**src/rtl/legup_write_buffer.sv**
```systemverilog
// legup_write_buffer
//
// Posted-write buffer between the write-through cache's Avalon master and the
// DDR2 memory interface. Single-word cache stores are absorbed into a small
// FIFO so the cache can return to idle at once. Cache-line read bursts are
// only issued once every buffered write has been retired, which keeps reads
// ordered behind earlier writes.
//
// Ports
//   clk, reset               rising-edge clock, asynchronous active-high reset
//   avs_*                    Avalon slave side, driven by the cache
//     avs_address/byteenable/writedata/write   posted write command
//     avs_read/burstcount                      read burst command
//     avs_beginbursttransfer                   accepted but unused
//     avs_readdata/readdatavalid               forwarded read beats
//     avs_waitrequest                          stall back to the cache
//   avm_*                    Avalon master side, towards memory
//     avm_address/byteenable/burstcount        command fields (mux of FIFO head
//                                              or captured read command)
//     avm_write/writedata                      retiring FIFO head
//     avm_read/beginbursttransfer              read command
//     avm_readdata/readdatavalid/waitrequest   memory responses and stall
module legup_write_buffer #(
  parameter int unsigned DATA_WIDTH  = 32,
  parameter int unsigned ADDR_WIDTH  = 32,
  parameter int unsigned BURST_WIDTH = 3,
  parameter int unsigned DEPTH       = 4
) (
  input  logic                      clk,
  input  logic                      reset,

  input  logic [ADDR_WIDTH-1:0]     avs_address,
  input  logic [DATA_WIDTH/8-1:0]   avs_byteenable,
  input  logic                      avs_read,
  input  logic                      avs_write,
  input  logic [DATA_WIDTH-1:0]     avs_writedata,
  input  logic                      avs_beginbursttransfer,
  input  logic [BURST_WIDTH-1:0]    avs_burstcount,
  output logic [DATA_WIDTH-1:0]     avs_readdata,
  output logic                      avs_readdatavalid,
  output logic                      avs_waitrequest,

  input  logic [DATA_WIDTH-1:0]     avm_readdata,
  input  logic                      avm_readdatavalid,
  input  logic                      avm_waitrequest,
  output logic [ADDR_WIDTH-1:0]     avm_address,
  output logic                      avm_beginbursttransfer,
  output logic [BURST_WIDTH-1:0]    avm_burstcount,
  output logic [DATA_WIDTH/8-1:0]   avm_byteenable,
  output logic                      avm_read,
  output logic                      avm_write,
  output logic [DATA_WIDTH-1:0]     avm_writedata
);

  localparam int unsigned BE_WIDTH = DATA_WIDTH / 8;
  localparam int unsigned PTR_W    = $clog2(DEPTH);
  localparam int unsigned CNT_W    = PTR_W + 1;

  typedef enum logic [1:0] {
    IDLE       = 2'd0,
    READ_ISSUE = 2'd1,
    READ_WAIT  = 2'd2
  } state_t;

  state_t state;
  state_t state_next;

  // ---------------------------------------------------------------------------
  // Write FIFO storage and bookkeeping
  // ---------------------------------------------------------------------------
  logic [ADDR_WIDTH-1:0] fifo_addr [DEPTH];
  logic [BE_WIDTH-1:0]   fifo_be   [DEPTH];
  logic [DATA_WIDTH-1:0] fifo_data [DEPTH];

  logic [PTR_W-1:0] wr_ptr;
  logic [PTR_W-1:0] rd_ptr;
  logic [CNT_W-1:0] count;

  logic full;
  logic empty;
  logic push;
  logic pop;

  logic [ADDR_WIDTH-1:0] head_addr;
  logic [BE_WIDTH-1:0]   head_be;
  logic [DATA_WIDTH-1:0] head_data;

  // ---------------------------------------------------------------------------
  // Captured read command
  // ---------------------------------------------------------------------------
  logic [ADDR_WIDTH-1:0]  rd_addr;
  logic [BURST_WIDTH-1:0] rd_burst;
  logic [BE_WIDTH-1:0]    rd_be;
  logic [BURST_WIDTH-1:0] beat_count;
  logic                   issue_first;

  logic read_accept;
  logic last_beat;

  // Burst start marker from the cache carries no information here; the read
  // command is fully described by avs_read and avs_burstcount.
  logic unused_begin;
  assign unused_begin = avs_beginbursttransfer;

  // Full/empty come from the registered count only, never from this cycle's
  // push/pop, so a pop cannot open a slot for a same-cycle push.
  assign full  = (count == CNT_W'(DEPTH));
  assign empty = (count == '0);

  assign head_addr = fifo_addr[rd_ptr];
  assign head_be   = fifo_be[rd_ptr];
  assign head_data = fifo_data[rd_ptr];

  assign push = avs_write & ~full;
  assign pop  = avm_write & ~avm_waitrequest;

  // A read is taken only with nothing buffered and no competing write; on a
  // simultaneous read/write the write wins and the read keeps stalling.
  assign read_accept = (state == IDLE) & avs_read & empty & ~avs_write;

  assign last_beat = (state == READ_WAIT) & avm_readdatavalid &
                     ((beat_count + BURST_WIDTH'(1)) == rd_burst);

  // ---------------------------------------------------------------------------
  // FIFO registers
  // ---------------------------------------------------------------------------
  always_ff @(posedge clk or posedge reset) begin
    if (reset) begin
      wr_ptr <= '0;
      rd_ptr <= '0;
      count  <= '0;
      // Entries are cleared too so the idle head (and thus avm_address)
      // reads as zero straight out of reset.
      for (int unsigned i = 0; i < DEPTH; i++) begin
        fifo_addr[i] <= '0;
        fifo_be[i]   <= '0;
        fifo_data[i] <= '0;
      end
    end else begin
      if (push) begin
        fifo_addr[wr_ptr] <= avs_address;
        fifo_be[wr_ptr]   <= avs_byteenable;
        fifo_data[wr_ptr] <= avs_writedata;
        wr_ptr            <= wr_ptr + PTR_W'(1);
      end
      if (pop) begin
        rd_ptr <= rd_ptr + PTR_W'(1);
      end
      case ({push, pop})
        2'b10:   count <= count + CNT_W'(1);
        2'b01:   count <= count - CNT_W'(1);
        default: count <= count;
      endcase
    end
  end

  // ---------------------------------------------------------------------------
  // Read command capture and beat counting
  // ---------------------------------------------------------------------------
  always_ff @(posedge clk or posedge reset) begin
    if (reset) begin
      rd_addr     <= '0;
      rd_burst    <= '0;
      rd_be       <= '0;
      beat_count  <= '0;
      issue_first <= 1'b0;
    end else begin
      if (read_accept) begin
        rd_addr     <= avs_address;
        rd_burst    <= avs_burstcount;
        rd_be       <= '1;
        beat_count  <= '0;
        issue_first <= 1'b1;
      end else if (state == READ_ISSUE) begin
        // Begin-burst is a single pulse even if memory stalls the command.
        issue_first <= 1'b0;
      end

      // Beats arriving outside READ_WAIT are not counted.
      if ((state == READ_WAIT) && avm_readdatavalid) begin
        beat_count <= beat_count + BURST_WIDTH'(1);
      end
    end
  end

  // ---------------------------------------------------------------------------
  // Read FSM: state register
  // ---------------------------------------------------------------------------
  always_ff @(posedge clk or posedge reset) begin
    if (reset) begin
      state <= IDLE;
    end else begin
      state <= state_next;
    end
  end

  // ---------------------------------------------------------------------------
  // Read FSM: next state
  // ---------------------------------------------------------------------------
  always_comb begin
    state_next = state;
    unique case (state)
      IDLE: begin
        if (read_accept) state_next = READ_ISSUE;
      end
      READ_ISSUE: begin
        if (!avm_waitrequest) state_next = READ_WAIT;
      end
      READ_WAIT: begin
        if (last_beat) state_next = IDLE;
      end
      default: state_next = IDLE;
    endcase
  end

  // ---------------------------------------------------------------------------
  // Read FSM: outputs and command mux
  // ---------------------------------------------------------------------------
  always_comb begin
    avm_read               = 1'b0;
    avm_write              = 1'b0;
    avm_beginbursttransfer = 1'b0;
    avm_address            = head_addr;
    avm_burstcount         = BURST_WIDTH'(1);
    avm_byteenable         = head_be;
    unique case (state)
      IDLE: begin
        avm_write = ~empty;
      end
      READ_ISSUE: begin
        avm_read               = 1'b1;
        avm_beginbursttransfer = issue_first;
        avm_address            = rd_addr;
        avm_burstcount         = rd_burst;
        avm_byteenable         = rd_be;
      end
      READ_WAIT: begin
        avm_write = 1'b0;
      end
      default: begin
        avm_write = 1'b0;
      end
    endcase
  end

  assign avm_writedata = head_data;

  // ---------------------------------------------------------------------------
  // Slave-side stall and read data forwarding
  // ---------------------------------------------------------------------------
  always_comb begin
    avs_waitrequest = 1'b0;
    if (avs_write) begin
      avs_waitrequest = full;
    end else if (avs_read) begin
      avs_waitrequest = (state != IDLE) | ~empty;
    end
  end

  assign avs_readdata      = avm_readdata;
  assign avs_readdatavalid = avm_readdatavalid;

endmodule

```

◇ ◇ ◇ ◇ ◇ ◇ ◇

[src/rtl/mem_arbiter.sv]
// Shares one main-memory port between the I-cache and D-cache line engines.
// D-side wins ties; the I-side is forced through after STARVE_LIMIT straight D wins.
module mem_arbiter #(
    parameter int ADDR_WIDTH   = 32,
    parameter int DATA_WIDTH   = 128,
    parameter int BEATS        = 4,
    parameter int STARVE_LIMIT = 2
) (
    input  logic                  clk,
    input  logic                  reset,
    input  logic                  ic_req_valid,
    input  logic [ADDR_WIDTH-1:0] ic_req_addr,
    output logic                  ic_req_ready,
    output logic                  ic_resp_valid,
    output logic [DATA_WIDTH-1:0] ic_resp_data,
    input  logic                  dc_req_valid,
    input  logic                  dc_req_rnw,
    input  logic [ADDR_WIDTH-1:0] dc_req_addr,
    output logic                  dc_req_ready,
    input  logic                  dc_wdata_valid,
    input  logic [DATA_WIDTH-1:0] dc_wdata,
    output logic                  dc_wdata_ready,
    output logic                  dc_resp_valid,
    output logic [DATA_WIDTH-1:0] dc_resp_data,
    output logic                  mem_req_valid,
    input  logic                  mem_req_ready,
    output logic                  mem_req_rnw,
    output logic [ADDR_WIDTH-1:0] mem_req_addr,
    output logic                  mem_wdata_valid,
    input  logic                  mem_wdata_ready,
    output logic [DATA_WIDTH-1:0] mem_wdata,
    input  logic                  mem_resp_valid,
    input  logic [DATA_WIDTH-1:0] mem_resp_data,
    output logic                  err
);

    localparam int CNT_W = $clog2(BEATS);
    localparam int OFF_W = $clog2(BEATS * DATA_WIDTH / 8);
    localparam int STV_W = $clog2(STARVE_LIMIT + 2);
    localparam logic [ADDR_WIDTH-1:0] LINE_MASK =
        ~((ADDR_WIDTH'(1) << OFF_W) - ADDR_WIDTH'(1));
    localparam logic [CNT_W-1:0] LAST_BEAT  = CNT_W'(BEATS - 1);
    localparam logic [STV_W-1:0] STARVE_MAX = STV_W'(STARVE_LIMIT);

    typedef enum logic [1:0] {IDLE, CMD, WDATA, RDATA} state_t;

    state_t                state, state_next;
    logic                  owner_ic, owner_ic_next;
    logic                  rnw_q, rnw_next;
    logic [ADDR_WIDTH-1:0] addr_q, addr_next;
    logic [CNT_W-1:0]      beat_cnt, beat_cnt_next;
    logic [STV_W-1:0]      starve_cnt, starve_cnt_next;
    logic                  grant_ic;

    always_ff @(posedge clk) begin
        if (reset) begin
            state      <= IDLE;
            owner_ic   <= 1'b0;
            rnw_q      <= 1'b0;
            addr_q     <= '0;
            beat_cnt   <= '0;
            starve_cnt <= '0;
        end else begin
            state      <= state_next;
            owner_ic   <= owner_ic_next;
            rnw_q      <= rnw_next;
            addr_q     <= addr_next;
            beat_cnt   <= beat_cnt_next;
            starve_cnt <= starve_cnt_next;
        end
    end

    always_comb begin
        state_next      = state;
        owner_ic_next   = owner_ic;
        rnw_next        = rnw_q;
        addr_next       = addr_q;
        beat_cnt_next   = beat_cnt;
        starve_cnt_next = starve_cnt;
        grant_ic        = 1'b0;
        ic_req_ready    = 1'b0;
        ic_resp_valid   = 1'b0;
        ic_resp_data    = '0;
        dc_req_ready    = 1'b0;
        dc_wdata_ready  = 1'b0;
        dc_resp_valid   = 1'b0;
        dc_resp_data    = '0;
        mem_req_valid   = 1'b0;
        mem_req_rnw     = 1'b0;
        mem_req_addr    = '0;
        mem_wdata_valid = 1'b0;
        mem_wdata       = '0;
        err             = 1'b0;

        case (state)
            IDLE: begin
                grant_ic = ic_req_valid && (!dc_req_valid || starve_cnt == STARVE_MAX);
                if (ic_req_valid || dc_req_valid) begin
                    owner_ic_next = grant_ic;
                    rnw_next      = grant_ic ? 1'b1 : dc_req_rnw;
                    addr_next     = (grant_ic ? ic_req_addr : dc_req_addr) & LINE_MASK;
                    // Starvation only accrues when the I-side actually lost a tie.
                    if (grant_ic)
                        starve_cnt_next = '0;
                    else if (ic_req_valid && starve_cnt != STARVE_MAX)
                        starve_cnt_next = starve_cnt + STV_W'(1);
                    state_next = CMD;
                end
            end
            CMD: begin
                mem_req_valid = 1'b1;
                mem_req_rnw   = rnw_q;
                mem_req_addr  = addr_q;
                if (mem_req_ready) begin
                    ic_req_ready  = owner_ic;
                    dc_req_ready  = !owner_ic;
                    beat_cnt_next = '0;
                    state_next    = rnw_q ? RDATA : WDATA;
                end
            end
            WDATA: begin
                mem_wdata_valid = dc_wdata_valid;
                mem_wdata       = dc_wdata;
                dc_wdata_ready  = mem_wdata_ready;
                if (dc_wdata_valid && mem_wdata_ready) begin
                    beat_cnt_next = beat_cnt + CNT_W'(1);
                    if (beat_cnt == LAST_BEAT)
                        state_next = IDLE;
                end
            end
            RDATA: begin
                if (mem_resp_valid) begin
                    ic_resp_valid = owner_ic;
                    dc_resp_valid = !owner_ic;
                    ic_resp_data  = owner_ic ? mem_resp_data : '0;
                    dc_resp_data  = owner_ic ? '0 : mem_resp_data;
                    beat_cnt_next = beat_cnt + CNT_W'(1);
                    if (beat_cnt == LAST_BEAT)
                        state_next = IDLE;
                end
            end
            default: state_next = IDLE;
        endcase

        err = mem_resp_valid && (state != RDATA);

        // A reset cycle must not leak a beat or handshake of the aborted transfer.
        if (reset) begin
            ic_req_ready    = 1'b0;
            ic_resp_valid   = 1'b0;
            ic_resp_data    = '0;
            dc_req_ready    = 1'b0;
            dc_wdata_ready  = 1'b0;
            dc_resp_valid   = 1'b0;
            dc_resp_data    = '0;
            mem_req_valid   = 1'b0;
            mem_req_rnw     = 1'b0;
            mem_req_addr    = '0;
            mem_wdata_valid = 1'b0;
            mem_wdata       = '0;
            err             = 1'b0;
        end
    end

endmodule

◇ ◇ ◇ ◇ ◇ ◇ ◇

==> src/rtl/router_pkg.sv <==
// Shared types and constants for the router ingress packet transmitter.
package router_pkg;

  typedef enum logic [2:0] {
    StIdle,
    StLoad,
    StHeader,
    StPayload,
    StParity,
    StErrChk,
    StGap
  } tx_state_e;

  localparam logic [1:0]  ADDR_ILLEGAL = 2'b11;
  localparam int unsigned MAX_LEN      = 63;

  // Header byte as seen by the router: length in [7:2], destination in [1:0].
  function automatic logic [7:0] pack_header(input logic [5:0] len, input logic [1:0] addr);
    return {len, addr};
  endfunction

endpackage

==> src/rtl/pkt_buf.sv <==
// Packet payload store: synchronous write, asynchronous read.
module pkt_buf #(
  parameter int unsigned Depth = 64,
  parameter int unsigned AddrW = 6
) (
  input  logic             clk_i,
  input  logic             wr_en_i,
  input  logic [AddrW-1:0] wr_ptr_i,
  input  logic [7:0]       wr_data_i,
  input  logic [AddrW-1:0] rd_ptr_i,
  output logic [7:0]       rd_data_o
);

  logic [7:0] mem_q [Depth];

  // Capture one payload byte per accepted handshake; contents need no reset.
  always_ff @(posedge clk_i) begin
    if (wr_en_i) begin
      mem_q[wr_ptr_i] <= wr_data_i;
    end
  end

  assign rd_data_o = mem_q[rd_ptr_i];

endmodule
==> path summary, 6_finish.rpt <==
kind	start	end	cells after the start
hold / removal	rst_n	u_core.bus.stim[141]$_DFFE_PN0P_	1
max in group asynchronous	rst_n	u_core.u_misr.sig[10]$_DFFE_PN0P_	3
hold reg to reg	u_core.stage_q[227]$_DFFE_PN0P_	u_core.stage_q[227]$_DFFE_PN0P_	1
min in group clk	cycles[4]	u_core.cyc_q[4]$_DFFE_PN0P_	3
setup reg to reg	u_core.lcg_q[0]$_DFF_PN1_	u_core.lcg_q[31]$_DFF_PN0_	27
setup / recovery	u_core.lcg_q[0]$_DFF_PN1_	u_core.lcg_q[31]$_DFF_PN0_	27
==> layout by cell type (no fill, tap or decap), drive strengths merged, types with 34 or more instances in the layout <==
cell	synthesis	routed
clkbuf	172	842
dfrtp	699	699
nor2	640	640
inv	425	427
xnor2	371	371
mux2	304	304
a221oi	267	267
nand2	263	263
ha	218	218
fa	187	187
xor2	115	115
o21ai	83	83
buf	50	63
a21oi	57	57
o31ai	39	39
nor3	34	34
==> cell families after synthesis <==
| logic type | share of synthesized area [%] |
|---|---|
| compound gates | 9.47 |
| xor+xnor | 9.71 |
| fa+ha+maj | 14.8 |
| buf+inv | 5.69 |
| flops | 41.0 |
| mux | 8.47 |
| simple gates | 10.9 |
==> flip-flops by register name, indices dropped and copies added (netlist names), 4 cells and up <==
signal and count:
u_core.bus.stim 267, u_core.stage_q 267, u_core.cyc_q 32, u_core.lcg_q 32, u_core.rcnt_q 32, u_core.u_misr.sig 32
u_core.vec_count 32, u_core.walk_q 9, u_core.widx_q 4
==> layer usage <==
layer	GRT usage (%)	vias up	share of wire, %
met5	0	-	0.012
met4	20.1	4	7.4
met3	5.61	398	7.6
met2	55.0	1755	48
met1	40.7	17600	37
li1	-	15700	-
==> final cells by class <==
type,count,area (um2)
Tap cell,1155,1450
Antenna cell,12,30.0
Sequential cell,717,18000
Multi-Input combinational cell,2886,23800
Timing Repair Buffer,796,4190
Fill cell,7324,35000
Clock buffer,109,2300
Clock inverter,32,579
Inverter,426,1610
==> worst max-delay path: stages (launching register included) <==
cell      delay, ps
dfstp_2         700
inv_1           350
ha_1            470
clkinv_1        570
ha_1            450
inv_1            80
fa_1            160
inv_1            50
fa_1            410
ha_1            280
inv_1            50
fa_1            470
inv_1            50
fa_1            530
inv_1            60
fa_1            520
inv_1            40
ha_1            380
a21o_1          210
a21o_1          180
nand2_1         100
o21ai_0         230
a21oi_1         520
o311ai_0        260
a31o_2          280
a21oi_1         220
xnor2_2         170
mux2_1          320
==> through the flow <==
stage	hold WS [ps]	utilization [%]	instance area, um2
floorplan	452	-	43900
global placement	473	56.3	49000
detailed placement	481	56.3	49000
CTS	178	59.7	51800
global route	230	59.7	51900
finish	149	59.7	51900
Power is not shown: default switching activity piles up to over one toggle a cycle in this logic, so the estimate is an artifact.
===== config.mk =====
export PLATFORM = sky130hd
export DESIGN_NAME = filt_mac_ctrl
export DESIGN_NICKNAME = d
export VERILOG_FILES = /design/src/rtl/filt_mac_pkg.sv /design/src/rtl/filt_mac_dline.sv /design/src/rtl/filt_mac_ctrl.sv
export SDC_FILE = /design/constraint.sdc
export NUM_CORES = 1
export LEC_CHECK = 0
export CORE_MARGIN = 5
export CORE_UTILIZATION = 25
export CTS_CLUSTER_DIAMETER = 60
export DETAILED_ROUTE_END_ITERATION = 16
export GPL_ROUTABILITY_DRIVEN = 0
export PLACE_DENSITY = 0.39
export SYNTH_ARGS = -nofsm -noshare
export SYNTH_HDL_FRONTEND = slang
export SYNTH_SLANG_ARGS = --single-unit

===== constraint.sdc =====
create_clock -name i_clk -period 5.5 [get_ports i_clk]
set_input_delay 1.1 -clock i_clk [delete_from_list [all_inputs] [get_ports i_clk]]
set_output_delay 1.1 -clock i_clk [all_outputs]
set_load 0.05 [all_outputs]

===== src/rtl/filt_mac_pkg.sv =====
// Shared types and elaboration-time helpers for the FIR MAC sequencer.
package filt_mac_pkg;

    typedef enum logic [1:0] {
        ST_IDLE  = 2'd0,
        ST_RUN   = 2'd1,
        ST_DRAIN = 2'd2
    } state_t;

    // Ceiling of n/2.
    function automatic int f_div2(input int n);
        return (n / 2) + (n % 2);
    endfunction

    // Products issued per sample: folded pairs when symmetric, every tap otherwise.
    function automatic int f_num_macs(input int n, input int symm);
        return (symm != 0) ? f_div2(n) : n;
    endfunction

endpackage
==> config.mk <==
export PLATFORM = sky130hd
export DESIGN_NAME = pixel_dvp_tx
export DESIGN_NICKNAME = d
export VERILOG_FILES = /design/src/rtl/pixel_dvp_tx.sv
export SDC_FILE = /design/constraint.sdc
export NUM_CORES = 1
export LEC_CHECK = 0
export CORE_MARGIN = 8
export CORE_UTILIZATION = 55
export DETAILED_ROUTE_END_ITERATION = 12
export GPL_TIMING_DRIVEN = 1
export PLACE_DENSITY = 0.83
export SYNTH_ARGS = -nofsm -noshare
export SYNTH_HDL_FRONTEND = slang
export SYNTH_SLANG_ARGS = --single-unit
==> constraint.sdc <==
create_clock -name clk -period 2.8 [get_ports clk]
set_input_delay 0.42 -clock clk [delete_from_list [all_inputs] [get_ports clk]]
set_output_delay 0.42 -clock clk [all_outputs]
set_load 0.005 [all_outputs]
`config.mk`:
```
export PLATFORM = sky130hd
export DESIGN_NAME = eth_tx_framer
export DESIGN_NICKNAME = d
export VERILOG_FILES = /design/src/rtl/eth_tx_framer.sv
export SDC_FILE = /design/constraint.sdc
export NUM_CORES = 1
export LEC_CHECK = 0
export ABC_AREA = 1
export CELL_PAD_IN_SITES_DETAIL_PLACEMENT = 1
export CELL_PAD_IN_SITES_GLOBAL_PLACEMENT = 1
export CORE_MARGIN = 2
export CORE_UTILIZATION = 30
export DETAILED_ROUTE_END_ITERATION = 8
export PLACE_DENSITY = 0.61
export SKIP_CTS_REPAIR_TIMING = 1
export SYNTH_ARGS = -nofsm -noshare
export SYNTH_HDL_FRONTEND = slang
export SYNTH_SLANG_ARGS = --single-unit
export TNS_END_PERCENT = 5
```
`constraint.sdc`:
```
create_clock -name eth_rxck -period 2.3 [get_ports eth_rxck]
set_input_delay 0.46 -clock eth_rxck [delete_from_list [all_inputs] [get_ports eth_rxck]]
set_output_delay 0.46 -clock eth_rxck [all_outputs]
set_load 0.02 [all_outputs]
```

◇ ◇ ◇ ◇ ◇ ◇ ◇

◆ **ACTIVITY**
Whenever the word "cells" occurs in a line above, copy that line.

◆ **COMPLETED TASK**
kind	start	end	cells after the start
==> flip-flops by register name, indices dropped and copies added (netlist names), 4 cells and up <==
==> final cells by class <==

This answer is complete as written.